[[ Provided data, beginning ]]

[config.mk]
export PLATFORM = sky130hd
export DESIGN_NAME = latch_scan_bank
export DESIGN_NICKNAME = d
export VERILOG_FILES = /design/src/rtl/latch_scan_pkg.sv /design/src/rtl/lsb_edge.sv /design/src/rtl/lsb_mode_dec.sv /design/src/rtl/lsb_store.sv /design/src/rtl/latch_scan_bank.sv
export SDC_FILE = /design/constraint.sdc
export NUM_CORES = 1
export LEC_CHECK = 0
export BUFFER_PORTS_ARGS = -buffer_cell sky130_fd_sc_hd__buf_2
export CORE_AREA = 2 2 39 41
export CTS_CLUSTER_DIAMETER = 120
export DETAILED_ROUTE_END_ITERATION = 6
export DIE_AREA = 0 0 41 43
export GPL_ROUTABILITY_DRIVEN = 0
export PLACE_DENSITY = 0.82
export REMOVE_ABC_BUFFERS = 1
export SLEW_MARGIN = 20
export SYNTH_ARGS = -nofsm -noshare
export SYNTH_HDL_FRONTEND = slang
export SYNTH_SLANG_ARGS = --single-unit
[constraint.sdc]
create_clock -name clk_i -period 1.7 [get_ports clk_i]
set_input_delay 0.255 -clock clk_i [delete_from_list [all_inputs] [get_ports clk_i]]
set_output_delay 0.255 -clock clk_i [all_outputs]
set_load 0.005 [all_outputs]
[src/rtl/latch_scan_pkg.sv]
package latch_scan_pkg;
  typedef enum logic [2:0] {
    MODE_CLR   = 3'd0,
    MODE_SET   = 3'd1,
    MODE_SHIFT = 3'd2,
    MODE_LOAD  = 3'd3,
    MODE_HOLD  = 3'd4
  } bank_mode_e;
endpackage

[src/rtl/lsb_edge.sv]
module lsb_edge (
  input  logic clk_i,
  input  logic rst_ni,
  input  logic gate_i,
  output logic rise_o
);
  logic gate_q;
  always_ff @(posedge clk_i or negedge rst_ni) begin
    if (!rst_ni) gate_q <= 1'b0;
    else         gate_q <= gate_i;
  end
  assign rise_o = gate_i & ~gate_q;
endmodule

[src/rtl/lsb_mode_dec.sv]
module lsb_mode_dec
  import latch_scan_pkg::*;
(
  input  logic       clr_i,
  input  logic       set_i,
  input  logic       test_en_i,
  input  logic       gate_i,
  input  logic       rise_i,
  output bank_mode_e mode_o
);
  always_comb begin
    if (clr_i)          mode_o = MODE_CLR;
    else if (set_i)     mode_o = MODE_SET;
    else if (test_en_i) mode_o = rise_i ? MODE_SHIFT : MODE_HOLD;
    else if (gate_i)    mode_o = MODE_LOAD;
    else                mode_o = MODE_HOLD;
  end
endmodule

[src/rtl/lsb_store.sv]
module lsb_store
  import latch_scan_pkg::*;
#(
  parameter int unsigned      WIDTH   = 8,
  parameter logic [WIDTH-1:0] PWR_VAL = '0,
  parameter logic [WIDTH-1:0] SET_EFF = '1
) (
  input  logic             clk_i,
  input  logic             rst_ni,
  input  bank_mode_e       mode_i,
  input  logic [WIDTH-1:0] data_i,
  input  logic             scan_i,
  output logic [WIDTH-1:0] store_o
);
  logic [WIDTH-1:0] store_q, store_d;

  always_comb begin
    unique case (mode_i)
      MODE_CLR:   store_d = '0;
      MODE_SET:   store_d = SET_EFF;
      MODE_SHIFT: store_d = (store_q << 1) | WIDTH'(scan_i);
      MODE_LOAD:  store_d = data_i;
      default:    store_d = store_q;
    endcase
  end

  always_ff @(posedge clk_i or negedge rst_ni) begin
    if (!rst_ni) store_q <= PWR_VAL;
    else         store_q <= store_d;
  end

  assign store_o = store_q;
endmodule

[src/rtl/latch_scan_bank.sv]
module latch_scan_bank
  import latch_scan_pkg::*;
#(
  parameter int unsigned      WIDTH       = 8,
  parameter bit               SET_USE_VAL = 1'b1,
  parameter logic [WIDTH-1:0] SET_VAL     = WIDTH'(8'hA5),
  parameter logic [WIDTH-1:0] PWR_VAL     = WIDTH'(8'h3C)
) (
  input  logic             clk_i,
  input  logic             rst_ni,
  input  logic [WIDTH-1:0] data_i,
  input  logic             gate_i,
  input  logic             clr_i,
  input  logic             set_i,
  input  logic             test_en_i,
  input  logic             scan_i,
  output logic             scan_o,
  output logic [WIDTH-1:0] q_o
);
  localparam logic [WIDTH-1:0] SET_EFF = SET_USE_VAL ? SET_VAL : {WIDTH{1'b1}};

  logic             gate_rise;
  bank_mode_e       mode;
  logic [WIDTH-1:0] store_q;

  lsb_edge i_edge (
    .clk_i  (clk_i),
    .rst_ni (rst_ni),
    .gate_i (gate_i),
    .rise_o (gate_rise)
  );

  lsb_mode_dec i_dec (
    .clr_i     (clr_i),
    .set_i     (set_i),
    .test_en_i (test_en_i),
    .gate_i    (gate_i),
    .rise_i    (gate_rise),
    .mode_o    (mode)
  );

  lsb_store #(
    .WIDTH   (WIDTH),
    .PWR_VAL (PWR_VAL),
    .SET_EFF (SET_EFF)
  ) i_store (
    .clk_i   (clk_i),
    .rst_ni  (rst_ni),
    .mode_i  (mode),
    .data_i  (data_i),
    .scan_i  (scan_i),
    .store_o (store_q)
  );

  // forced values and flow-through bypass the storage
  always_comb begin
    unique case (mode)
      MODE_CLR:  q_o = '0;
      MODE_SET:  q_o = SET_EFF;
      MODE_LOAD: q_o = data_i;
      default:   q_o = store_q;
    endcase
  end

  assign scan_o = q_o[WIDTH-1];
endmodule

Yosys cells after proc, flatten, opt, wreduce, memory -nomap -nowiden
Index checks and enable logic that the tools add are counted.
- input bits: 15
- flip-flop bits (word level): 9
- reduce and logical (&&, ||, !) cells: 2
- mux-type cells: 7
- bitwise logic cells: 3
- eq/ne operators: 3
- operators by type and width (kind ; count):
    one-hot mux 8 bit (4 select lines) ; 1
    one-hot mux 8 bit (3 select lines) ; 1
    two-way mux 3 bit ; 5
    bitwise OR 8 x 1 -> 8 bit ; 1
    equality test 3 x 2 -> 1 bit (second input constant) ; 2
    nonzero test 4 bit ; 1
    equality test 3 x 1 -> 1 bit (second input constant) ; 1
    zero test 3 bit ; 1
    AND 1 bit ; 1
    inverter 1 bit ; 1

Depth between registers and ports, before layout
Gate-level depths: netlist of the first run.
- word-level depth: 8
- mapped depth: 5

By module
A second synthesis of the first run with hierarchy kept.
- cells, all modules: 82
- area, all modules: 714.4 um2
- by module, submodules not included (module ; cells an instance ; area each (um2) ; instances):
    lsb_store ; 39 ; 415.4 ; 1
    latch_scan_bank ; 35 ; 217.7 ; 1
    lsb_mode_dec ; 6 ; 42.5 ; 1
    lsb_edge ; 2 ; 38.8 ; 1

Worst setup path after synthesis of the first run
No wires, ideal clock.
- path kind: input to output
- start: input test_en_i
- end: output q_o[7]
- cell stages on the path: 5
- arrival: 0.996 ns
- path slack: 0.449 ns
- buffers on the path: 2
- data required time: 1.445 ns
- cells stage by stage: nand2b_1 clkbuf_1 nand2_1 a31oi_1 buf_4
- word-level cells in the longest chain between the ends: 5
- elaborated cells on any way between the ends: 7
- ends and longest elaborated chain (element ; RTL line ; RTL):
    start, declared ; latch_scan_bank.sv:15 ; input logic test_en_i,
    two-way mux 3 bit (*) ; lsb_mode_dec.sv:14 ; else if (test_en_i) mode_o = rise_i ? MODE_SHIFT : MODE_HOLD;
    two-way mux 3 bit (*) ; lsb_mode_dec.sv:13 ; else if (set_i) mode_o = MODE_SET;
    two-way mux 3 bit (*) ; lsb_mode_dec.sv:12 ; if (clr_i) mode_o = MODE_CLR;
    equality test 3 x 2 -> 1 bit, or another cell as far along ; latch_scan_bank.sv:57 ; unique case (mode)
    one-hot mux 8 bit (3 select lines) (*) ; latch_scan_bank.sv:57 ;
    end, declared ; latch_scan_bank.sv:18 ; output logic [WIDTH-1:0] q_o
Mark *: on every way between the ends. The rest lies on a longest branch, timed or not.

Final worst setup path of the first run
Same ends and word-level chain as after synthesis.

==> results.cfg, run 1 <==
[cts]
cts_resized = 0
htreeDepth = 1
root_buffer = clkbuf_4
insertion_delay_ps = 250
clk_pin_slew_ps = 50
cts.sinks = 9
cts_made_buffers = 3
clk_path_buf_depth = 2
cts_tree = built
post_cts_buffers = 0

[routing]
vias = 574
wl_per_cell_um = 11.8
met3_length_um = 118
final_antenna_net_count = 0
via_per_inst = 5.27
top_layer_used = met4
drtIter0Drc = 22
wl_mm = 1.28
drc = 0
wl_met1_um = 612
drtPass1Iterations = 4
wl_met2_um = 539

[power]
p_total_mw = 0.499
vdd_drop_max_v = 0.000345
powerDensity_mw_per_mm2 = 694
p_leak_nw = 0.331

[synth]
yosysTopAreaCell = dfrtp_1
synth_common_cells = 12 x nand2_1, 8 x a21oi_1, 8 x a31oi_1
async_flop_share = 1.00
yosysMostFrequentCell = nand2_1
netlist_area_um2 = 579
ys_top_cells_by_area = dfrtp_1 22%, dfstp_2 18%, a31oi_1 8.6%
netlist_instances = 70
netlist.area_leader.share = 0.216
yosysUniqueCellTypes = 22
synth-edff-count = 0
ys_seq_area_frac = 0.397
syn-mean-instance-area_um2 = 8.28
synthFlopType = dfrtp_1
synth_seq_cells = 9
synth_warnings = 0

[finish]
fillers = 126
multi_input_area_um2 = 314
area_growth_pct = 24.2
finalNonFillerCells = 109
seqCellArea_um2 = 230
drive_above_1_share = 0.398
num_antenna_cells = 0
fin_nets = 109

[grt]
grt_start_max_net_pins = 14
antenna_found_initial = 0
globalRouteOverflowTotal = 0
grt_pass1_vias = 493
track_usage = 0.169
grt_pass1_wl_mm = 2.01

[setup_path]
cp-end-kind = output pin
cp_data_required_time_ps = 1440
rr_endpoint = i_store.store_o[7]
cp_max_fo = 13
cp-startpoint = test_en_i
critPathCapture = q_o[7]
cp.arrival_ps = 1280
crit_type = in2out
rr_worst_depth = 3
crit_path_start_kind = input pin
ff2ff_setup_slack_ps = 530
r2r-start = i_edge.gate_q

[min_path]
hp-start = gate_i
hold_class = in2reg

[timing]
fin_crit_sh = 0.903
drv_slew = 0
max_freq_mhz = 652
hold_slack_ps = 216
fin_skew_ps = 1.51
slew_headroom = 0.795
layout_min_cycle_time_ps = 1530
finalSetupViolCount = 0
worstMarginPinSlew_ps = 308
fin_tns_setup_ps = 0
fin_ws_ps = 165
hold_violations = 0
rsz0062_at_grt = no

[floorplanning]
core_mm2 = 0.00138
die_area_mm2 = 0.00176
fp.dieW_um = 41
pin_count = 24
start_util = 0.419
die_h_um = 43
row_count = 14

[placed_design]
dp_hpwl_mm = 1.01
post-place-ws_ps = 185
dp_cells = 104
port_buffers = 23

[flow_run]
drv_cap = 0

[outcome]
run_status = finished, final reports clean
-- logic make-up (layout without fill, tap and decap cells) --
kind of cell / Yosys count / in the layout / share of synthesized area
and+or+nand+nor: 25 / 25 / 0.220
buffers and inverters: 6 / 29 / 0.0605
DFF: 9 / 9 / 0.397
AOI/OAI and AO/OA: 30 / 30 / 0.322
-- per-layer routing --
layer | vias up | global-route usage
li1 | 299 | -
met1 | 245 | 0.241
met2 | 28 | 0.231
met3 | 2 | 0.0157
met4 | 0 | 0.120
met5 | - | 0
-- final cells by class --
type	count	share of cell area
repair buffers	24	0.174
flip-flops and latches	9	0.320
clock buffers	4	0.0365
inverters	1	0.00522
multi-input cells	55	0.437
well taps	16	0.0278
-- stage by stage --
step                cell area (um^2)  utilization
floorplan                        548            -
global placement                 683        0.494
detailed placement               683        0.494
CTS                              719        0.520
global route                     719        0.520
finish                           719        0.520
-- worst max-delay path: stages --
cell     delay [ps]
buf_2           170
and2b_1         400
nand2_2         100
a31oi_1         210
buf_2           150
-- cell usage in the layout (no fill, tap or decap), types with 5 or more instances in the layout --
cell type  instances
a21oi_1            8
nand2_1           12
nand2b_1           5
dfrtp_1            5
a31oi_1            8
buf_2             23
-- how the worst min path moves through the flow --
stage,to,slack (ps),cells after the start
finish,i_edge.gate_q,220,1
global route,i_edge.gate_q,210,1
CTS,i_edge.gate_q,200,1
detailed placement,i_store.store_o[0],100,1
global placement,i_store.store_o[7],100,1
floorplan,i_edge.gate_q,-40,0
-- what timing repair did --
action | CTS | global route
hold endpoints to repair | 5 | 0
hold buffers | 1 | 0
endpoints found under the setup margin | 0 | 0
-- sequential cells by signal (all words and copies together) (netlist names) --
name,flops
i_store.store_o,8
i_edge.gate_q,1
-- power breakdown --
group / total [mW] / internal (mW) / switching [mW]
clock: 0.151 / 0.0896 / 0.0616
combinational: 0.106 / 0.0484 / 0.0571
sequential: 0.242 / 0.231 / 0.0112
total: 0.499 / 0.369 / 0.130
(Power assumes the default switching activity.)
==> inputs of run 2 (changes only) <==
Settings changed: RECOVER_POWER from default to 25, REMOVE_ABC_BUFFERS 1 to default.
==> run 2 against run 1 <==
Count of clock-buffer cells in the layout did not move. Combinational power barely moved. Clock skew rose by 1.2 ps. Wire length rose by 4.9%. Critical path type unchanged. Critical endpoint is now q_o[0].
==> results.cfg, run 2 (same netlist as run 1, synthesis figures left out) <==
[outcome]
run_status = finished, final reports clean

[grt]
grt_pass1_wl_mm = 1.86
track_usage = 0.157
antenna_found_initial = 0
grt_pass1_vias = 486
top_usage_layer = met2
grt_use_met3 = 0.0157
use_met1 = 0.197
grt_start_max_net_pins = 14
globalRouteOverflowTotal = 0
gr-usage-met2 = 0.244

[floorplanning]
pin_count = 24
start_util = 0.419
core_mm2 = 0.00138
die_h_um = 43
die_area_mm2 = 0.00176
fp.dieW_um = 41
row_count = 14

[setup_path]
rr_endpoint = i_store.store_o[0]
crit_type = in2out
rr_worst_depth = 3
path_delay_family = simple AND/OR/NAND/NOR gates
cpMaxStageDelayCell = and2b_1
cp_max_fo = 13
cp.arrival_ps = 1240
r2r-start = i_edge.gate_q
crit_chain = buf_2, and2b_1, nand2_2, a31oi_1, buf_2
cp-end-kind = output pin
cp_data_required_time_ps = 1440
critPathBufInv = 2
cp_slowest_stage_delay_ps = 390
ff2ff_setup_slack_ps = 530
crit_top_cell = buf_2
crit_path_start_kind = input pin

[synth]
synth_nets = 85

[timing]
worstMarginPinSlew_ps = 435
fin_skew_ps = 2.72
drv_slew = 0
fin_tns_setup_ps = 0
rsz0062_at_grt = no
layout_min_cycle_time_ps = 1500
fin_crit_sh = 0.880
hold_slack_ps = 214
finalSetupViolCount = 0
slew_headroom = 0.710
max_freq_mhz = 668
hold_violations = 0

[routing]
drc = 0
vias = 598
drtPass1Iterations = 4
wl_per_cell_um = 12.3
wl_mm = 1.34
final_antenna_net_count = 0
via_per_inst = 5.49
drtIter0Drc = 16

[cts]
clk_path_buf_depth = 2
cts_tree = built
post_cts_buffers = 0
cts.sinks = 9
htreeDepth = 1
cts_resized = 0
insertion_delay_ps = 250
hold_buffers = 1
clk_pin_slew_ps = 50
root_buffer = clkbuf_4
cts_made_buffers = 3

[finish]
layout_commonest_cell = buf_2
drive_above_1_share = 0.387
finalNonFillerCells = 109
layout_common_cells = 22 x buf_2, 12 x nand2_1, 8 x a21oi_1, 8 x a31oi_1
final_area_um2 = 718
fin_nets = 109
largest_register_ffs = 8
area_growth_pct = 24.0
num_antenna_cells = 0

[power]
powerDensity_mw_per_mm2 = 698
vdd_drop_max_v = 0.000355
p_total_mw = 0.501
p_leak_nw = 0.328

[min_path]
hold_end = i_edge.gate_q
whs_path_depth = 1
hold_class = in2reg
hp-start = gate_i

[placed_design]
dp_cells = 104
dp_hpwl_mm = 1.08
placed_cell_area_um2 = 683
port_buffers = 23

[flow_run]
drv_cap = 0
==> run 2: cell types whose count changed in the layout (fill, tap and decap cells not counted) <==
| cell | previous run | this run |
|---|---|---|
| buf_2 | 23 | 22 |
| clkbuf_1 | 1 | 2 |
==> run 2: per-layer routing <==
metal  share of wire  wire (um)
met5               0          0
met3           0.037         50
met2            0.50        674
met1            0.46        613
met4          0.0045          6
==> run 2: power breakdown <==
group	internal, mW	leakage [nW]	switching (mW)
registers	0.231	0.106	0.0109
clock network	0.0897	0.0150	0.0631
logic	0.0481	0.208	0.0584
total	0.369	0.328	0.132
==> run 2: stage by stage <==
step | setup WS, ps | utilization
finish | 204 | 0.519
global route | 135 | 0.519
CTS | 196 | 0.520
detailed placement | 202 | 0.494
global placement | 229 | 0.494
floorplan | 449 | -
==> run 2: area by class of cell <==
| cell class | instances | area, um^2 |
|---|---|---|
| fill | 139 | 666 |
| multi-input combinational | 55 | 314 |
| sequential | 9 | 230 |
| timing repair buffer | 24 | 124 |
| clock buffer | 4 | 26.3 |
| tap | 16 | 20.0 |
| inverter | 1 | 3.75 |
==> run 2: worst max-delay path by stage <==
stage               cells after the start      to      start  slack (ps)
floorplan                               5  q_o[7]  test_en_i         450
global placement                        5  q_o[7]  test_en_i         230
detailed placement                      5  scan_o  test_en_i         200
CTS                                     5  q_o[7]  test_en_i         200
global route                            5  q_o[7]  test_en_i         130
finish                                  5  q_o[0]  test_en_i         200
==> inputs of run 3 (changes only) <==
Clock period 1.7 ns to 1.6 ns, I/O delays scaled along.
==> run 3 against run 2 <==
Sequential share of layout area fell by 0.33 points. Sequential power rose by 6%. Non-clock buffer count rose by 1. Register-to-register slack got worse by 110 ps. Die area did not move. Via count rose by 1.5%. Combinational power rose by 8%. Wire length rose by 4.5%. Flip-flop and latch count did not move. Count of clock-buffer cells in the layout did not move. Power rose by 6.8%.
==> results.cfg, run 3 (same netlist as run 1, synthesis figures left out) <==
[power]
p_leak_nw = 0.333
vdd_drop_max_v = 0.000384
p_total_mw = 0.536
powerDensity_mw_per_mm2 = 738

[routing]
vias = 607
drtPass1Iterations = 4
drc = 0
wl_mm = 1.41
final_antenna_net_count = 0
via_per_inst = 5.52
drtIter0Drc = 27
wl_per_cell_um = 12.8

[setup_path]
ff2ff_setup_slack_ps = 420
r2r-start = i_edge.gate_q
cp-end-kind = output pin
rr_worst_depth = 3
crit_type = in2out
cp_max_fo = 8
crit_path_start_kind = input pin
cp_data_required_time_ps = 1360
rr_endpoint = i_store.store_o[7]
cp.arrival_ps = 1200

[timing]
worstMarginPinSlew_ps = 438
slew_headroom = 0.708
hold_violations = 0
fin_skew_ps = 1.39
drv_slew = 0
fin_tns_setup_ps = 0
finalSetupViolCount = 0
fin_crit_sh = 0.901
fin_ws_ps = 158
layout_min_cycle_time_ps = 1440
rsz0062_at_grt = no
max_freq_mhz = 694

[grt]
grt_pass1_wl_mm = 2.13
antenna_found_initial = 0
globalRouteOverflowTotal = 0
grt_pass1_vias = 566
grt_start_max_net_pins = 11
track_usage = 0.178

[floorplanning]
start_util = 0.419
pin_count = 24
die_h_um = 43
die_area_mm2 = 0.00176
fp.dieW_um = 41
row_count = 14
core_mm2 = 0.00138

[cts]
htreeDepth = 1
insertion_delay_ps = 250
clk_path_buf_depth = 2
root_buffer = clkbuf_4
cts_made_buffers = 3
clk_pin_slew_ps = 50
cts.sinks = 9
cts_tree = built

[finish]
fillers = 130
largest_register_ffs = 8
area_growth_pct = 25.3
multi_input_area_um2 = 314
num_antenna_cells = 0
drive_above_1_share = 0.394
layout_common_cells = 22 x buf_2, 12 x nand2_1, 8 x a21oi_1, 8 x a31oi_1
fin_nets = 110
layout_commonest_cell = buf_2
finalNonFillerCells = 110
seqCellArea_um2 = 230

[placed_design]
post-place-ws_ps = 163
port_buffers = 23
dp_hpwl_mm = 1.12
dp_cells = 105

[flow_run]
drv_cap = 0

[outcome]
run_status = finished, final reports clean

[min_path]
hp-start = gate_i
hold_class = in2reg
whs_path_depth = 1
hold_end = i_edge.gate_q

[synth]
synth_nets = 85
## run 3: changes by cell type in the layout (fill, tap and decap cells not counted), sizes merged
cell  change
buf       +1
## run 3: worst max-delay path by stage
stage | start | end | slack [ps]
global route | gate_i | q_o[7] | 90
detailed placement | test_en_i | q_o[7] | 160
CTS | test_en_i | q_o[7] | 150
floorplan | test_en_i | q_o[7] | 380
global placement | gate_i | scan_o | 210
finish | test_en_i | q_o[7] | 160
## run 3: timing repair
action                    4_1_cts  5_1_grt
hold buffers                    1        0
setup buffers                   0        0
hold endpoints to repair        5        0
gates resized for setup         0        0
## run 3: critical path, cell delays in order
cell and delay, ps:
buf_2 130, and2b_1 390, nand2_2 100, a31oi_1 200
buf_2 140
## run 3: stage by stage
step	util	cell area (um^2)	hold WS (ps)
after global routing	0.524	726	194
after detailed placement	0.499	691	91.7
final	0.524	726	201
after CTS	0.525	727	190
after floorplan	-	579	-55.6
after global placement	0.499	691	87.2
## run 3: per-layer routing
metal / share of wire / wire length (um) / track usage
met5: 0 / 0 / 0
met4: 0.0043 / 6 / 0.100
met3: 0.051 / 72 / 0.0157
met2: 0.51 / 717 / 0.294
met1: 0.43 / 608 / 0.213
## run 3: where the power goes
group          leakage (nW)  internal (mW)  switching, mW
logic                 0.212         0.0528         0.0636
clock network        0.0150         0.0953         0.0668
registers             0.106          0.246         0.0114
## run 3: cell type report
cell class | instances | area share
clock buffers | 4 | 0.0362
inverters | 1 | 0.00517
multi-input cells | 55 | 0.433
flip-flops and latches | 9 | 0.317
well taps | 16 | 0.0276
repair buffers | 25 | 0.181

[[ Provided data, end ]]

- Task goal:
What is needed is every line from the beginning of the data up to and including the line with "[constraint.sdc]", given again word for word.

- Task output:
[config.mk]
export PLATFORM = sky130hd
export DESIGN_NAME = latch_scan_bank
export DESIGN_NICKNAME = d
export VERILOG_FILES = /design/src/rtl/latch_scan_pkg.sv /design/src/rtl/lsb_edge.sv /design/src/rtl/lsb_mode_dec.sv /design/src/rtl/lsb_store.sv /design/src/rtl/latch_scan_bank.sv
export SDC_FILE = /design/constraint.sdc
export NUM_CORES = 1
export LEC_CHECK = 0
export BUFFER_PORTS_ARGS = -buffer_cell sky130_fd_sc_hd__buf_2
export CORE_AREA = 2 2 39 41
export CTS_CLUSTER_DIAMETER = 120
export DETAILED_ROUTE_END_ITERATION = 6
export DIE_AREA = 0 0 41 43
export GPL_ROUTABILITY_DRIVEN = 0
export PLACE_DENSITY = 0.82
export REMOVE_ABC_BUFFERS = 1
export SLEW_MARGIN = 20
export SYNTH_ARGS = -nofsm -noshare
export SYNTH_HDL_FRONTEND = slang
export SYNTH_SLANG_ARGS = --single-unit
[constraint.sdc]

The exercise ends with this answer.